#### TASK INSTRUCTIONS:
Only the lines below starting at the one containing "inv_1 (12), nor2_1" and ending at the one containing "multi_input_area_um2 = 583.1" belong in the answer, each copied exactly.
☆ ☆ ☆ ☆ ☆ ☆ ☆
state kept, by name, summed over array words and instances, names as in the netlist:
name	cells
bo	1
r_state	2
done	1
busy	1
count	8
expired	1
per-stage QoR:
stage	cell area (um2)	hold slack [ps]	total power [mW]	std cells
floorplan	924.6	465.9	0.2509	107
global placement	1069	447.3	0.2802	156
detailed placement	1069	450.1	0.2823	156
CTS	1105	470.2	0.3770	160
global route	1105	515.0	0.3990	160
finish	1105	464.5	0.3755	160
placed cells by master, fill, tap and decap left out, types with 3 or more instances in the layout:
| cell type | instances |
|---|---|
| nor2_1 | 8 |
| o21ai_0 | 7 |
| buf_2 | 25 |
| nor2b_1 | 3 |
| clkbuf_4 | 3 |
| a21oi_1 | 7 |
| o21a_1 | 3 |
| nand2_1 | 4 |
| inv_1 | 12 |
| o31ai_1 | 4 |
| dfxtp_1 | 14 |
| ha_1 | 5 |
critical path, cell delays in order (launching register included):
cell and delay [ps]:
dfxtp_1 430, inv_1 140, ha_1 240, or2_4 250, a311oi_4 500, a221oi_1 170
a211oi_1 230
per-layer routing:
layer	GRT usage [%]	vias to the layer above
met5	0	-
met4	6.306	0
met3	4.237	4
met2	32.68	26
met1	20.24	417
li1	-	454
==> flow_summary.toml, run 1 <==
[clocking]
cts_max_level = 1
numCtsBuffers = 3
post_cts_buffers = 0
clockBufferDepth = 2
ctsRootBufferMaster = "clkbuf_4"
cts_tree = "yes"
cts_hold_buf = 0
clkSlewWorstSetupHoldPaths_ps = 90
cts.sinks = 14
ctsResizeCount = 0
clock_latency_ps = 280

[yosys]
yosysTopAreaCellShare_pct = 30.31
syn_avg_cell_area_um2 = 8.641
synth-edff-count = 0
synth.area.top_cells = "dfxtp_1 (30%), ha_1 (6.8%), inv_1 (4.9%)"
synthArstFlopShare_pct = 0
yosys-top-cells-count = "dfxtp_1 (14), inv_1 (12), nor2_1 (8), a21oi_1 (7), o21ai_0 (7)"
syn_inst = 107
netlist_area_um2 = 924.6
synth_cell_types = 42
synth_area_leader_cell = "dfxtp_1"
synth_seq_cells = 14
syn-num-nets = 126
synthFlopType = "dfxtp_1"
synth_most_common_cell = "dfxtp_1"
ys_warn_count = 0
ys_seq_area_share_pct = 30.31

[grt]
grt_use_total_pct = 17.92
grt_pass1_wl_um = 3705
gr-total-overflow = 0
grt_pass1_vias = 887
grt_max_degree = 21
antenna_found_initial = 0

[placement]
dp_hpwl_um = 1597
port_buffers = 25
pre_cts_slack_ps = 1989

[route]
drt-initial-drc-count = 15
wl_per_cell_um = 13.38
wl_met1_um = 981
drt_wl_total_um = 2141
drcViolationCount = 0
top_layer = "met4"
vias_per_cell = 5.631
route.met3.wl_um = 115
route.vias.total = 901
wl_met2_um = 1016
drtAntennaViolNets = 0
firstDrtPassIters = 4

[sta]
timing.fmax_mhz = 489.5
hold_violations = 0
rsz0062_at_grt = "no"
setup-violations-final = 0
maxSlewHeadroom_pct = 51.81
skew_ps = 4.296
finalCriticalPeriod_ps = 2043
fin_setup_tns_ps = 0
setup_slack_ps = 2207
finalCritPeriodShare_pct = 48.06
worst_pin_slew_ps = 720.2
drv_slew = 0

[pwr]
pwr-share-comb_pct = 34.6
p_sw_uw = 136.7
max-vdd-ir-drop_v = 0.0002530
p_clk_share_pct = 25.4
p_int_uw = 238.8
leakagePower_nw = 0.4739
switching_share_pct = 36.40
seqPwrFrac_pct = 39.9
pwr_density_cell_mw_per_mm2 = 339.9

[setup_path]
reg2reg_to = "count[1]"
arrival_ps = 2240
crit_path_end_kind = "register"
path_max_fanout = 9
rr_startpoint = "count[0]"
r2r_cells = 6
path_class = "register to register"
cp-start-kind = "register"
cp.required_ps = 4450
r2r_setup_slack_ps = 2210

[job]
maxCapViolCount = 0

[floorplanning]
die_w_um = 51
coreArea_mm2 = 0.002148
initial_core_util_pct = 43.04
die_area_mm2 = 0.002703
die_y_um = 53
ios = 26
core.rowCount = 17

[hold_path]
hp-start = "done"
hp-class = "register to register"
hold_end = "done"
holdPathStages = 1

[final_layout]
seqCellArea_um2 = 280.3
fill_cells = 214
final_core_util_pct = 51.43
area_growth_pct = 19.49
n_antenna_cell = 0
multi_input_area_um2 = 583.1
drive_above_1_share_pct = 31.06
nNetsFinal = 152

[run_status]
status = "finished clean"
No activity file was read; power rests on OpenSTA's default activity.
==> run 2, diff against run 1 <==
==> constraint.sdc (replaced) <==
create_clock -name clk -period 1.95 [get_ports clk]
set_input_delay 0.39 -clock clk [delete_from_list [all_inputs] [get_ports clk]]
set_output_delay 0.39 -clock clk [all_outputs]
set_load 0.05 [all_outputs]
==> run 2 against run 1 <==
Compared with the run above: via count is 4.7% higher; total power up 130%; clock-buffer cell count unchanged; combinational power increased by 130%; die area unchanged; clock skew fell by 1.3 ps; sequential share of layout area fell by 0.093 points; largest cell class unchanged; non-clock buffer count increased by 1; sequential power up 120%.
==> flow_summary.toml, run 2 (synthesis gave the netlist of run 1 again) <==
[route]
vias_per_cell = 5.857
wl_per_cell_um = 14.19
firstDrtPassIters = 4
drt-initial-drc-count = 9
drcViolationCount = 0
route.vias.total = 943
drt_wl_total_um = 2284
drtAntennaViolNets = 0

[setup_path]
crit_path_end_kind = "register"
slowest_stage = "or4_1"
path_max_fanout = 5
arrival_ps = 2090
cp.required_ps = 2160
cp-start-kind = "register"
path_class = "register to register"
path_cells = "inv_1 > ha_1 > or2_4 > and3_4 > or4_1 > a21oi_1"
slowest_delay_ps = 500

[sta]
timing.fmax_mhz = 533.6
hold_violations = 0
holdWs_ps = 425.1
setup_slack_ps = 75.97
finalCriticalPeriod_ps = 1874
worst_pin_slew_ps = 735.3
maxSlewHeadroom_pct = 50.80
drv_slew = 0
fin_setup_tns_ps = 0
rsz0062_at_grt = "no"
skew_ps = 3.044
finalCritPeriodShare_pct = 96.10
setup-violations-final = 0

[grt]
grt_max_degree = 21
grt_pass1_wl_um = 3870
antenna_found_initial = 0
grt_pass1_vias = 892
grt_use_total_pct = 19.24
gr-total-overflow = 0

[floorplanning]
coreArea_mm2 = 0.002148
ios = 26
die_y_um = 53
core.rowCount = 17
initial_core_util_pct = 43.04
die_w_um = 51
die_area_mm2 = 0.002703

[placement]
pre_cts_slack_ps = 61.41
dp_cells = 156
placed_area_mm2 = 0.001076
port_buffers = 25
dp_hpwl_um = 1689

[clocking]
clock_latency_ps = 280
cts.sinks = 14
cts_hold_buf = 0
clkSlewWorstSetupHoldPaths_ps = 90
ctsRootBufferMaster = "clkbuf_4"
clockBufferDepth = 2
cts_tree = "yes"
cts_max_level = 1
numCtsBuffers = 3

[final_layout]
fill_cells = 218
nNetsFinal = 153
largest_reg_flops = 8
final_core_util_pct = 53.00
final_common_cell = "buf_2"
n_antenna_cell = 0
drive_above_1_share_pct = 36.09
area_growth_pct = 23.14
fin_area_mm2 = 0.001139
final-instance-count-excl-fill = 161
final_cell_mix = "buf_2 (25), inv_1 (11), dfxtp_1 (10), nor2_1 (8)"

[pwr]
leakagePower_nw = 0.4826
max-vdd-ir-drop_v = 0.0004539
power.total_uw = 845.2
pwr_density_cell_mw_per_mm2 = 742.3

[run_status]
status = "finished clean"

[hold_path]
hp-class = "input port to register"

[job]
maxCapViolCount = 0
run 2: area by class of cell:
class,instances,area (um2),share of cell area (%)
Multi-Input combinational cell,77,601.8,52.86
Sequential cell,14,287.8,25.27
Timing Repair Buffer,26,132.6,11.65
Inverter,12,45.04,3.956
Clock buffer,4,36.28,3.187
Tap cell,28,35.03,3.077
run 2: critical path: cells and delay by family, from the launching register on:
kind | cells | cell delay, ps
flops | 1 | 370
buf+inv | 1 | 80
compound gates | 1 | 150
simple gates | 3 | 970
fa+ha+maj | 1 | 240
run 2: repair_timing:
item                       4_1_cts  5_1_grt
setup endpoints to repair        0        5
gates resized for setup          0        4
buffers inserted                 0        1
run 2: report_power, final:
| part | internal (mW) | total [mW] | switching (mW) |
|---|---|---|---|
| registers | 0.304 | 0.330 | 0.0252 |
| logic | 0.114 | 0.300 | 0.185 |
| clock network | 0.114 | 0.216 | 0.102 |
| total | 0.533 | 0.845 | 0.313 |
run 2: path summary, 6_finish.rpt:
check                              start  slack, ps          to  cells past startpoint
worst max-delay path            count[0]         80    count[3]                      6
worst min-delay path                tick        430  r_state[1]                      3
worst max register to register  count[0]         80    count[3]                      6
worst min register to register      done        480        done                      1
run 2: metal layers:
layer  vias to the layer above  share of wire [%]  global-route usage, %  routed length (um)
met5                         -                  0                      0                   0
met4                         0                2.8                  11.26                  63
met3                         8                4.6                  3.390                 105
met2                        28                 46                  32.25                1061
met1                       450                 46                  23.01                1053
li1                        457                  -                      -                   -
[src/rtl/id_stage_if.sv]
// Fetch-side, regfile and execute-side signals of the ID stage.
// slave is the stage's view, master the surrounding pipeline's.
interface id_stage_if;
  import id_stage_pkg::*;

  logic            in_valid;
  logic            in_ready;
  logic [XLEN-1:0] in_pc;
  logic [31:0]     in_instr;

  logic [4:0]      rf_rs1_addr;
  logic [4:0]      rf_rs2_addr;
  logic [XLEN-1:0] rf_rs1_data;
  logic [XLEN-1:0] rf_rs2_data;

  logic            out_valid;
  logic            out_ready;
  logic [6:0]      out_opcode;
  logic [2:0]      out_func3;
  logic [6:0]      out_func7;
  logic [XLEN-1:0] out_op_a;
  logic [XLEN-1:0] out_op_b;
  logic [4:0]      out_rd;
  logic            out_rd_we;
  logic            out_illegal;

  modport slave (
    input  in_valid, in_pc, in_instr,
    input  rf_rs1_data, rf_rs2_data,
    input  out_ready,
    output in_ready, rf_rs1_addr, rf_rs2_addr,
    output out_valid, out_opcode, out_func3,
    output out_func7, out_op_a, out_op_b,
    output out_rd, out_rd_we, out_illegal
  );

  modport master (
    output in_valid, in_pc, in_instr,
    output rf_rs1_data, rf_rs2_data,
    output out_ready,
    input  in_ready, rf_rs1_addr, rf_rs2_addr,
    input  out_valid, out_opcode, out_func3,
    input  out_func7, out_op_a, out_op_b,
    input  out_rd, out_rd_we, out_illegal
  );

endinterface

[src/rtl/id_decode.sv]
// Combinational RV32I decode for the ALU subset.
// LUI is folded into AUIPC with a zero base operand.
module id_decode
  import id_stage_pkg::*;
(
  input  logic [XLEN-1:0] pc_i,
  input  logic [31:0]     instr_i,
  input  logic [XLEN-1:0] rs1_data_i,
  input  logic [XLEN-1:0] rs2_data_i,
  output id_ex_t          dec_o
);

  logic [6:0] opc;
  logic [2:0] f3;
  logic [6:0] f7;
  logic       shift;
  logic       legal;

  always_comb begin
    opc   = opcode_of(instr_i);
    f3    = func3_of(instr_i);
    f7    = func7_of(instr_i);
    shift = (f3 == F3_SLL) || (f3 == F3_SR);
    legal = 1'b0;

    dec_o        = '0;
    dec_o.opcode = opc;
    dec_o.func3  = f3;
    dec_o.func7  = f7;
    dec_o.rd     = rd_of(instr_i);

    unique case (1'b1)
      (opc == RISCV_LUI): begin
        legal        = 1'b1;
        dec_o.opcode = AUIPC;
        dec_o.func3  = '0;
        dec_o.func7  = '0;
        dec_o.op_b   = imm_u(instr_i);
      end
      (opc == AUIPC): begin
        legal       = 1'b1;
        dec_o.func3 = '0;
        dec_o.func7 = '0;
        dec_o.op_a  = pc_i;
        dec_o.op_b  = imm_u(instr_i);
      end
      (opc == ALU_OP_IMM) && shift: begin
        legal = (f7 == STD_OP) ||
                ((f7 == ALT_OP) && (f3 == F3_SR));
        dec_o.op_a = rs1_data_i;
        dec_o.op_b = {27'b0, instr_i[24:20]};
      end
      (opc == ALU_OP_IMM) && !shift: begin
        legal       = 1'b1;
        dec_o.func7 = '0;
        dec_o.op_a  = rs1_data_i;
        dec_o.op_b  = imm_i(instr_i);
      end
      (opc == ALU_OP_REGS): begin
        legal = (f7 == STD_OP) ||
                ((f7 == ALT_OP) &&
                 ((f3 == F3_ADD) || (f3 == F3_SR)));
        dec_o.op_a = rs1_data_i;
        dec_o.op_b = rs2_data_i;
      end
      default: legal = 1'b0;
    endcase

    // Malformed words reach EX raw, with no operands and no writeback.
    if (!legal) begin
      dec_o.opcode = opc;
      dec_o.func3  = f3;
      dec_o.func7  = f7;
      dec_o.op_a   = '0;
      dec_o.op_b   = '0;
    end
    dec_o.illegal = !legal;
    dec_o.rd_we   = legal && (dec_o.rd != 5'd0);
  end

endmodule

[src/rtl/id_stage.sv]
// ID stage: regfile read, decode and a 2-entry skid buffer.
// in_ready and every out_* signal come straight from flops.
module id_stage
  import id_stage_pkg::*;
(
  input  logic       clk,
  input  logic       reset,
  input  logic       flush,
  id_stage_if.slave  bus
);

  localparam logic [1:0] EMPTY = 2'b00;
  localparam logic [1:0] ONE   = 2'b01;
  localparam logic [1:0] TWO   = 2'b11;

  logic [1:0] state_q, state_d;
  id_ex_t     main_q, main_d;
  id_ex_t     skid_q, skid_d;
  logic       in_ready_q, in_ready_d;
  id_ex_t     dec;
  logic       accept;
  logic       drain;

  assign bus.rf_rs1_addr = rs1_of(bus.in_instr);
  assign bus.rf_rs2_addr = rs2_of(bus.in_instr);

  id_decode u_decode (
    .pc_i       (bus.in_pc),
    .instr_i    (bus.in_instr),
    .rs1_data_i (bus.rf_rs1_data),
    .rs2_data_i (bus.rf_rs2_data),
    .dec_o      (dec)
  );

  assign accept = bus.in_valid && in_ready_q;
  assign drain  = state_q[0] && bus.out_ready;

  always_comb begin
    state_d = state_q;
    main_d  = main_q;
    skid_d  = skid_q;
    if (flush) begin
      state_d = EMPTY;
    end else begin
      unique case (state_q)
        EMPTY: begin
          if (accept) begin
            state_d = ONE;
            main_d  = dec;
          end
        end
        ONE: begin
          if (accept && drain) begin
            main_d = dec;
          end else if (accept) begin
            state_d = TWO;
            skid_d  = dec;
          end else if (drain) begin
            state_d = EMPTY;
          end
        end
        TWO: begin
          if (drain) begin
            state_d = ONE;
            main_d  = skid_q;
          end
        end
        default: state_d = EMPTY;
      endcase
    end
    in_ready_d = (state_d != TWO);
  end

  always_ff @(posedge clk or posedge reset) begin
    if (reset) begin
      state_q    <= EMPTY;
      main_q     <= '0;
      skid_q     <= '0;
      in_ready_q <= 1'b1;
    end else begin
      state_q    <= state_d;
      main_q     <= main_d;
      skid_q     <= skid_d;
      in_ready_q <= in_ready_d;
    end
  end

  assign bus.in_ready    = in_ready_q;
  assign bus.out_valid   = state_q[0];
  assign bus.out_opcode  = main_q.opcode;
  assign bus.out_func3   = main_q.func3;
  assign bus.out_func7   = main_q.func7;
  assign bus.out_op_a    = main_q.op_a;
  assign bus.out_op_b    = main_q.op_b;
  assign bus.out_rd      = main_q.rd;
  assign bus.out_rd_we   = main_q.rd_we;
  assign bus.out_illegal = main_q.illegal;

endmodule

[src/flat_wrapper.sv]
// flat-port wrapper written by rule: the top's interface ports become plain ports
module id_stage_flat import id_stage_pkg::*;
  (clk, reset, flush, bus_in_valid, bus_in_pc, bus_in_instr, bus_rf_rs1_data, bus_rf_rs2_data, bus_out_ready, bus_in_ready, bus_rf_rs1_addr, bus_rf_rs2_addr, bus_out_valid, bus_out_opcode, bus_out_func3, bus_out_func7, bus_out_op_a, bus_out_op_b, bus_out_rd, bus_out_rd_we, bus_out_illegal);
  id_stage_if bus_i ();
  input  logic clk;
  input  logic reset;
  input  logic flush;
  input wire logic [$bits(bus_i.in_valid)-1:0] bus_in_valid;
  input wire logic [$bits(bus_i.in_pc)-1:0] bus_in_pc;
  input wire logic [$bits(bus_i.in_instr)-1:0] bus_in_instr;
  input wire logic [$bits(bus_i.rf_rs1_data)-1:0] bus_rf_rs1_data;
  input wire logic [$bits(bus_i.rf_rs2_data)-1:0] bus_rf_rs2_data;
  input wire logic [$bits(bus_i.out_ready)-1:0] bus_out_ready;
  output wire logic [$bits(bus_i.in_ready)-1:0] bus_in_ready;
  output wire logic [$bits(bus_i.rf_rs1_addr)-1:0] bus_rf_rs1_addr;
  output wire logic [$bits(bus_i.rf_rs2_addr)-1:0] bus_rf_rs2_addr;
  output wire logic [$bits(bus_i.out_valid)-1:0] bus_out_valid;
  output wire logic [$bits(bus_i.out_opcode)-1:0] bus_out_opcode;
  output wire logic [$bits(bus_i.out_func3)-1:0] bus_out_func3;
  output wire logic [$bits(bus_i.out_func7)-1:0] bus_out_func7;
  output wire logic [$bits(bus_i.out_op_a)-1:0] bus_out_op_a;
  output wire logic [$bits(bus_i.out_op_b)-1:0] bus_out_op_b;
  output wire logic [$bits(bus_i.out_rd)-1:0] bus_out_rd;
  output wire logic [$bits(bus_i.out_rd_we)-1:0] bus_out_rd_we;
  output wire logic [$bits(bus_i.out_illegal)-1:0] bus_out_illegal;
  assign bus_i.in_valid = bus_in_valid;
  assign bus_i.in_pc = bus_in_pc;
  assign bus_i.in_instr = bus_in_instr;
  assign bus_i.rf_rs1_data = bus_rf_rs1_data;
  assign bus_i.rf_rs2_data = bus_rf_rs2_data;
  assign bus_i.out_ready = bus_out_ready;
  assign bus_in_ready = bus_i.in_ready;
  assign bus_rf_rs1_addr = bus_i.rf_rs1_addr;
  assign bus_rf_rs2_addr = bus_i.rf_rs2_addr;
  assign bus_out_valid = bus_i.out_valid;
  assign bus_out_opcode = bus_i.out_opcode;
  assign bus_out_func3 = bus_i.out_func3;
  assign bus_out_func7 = bus_i.out_func7;
  assign bus_out_op_a = bus_i.out_op_a;
  assign bus_out_op_b = bus_i.out_op_b;
  assign bus_out_rd = bus_i.out_rd;
  assign bus_out_rd_we = bus_i.out_rd_we;
  assign bus_out_illegal = bus_i.out_illegal;
  id_stage u_core (.clk(clk), .reset(reset), .flush(flush), .bus(bus_i));
endmodule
☆ ☆ ☆ ☆ ☆ ☆ ☆
#### ANSWER TO THIS PROBLEM:
yosys-top-cells-count = "dfxtp_1 (14), inv_1 (12), nor2_1 (8), a21oi_1 (7), o21ai_0 (7)"
syn_inst = 107
netlist_area_um2 = 924.6
synth_cell_types = 42
synth_area_leader_cell = "dfxtp_1"
synth_seq_cells = 14
syn-num-nets = 126
synthFlopType = "dfxtp_1"
synth_most_common_cell = "dfxtp_1"
ys_warn_count = 0
ys_seq_area_share_pct = 30.31

[grt]
grt_use_total_pct = 17.92
grt_pass1_wl_um = 3705
gr-total-overflow = 0
grt_pass1_vias = 887
grt_max_degree = 21
antenna_found_initial = 0

[placement]
dp_hpwl_um = 1597
port_buffers = 25
pre_cts_slack_ps = 1989

[route]
drt-initial-drc-count = 15
wl_per_cell_um = 13.38
wl_met1_um = 981
drt_wl_total_um = 2141
drcViolationCount = 0
top_layer = "met4"
vias_per_cell = 5.631
route.met3.wl_um = 115
route.vias.total = 901
wl_met2_um = 1016
drtAntennaViolNets = 0
firstDrtPassIters = 4

[sta]
timing.fmax_mhz = 489.5
hold_violations = 0
rsz0062_at_grt = "no"
setup-violations-final = 0
maxSlewHeadroom_pct = 51.81
skew_ps = 4.296
finalCriticalPeriod_ps = 2043
fin_setup_tns_ps = 0
setup_slack_ps = 2207
finalCritPeriodShare_pct = 48.06
worst_pin_slew_ps = 720.2
drv_slew = 0

[pwr]
pwr-share-comb_pct = 34.6
p_sw_uw = 136.7
max-vdd-ir-drop_v = 0.0002530
p_clk_share_pct = 25.4
p_int_uw = 238.8
leakagePower_nw = 0.4739
switching_share_pct = 36.40
seqPwrFrac_pct = 39.9
pwr_density_cell_mw_per_mm2 = 339.9

[setup_path]
reg2reg_to = "count[1]"
arrival_ps = 2240
crit_path_end_kind = "register"
path_max_fanout = 9
rr_startpoint = "count[0]"
r2r_cells = 6
path_class = "register to register"
cp-start-kind = "register"
cp.required_ps = 4450
r2r_setup_slack_ps = 2210

[job]
maxCapViolCount = 0

[floorplanning]
die_w_um = 51
coreArea_mm2 = 0.002148
initial_core_util_pct = 43.04
die_area_mm2 = 0.002703
die_y_um = 53
ios = 26
core.rowCount = 17

[hold_path]
hp-start = "done"
hp-class = "register to register"
hold_end = "done"
holdPathStages = 1

[final_layout]
seqCellArea_um2 = 280.3
fill_cells = 214
final_core_util_pct = 51.43
area_growth_pct = 19.49
n_antenna_cell = 0
multi_input_area_um2 = 583.1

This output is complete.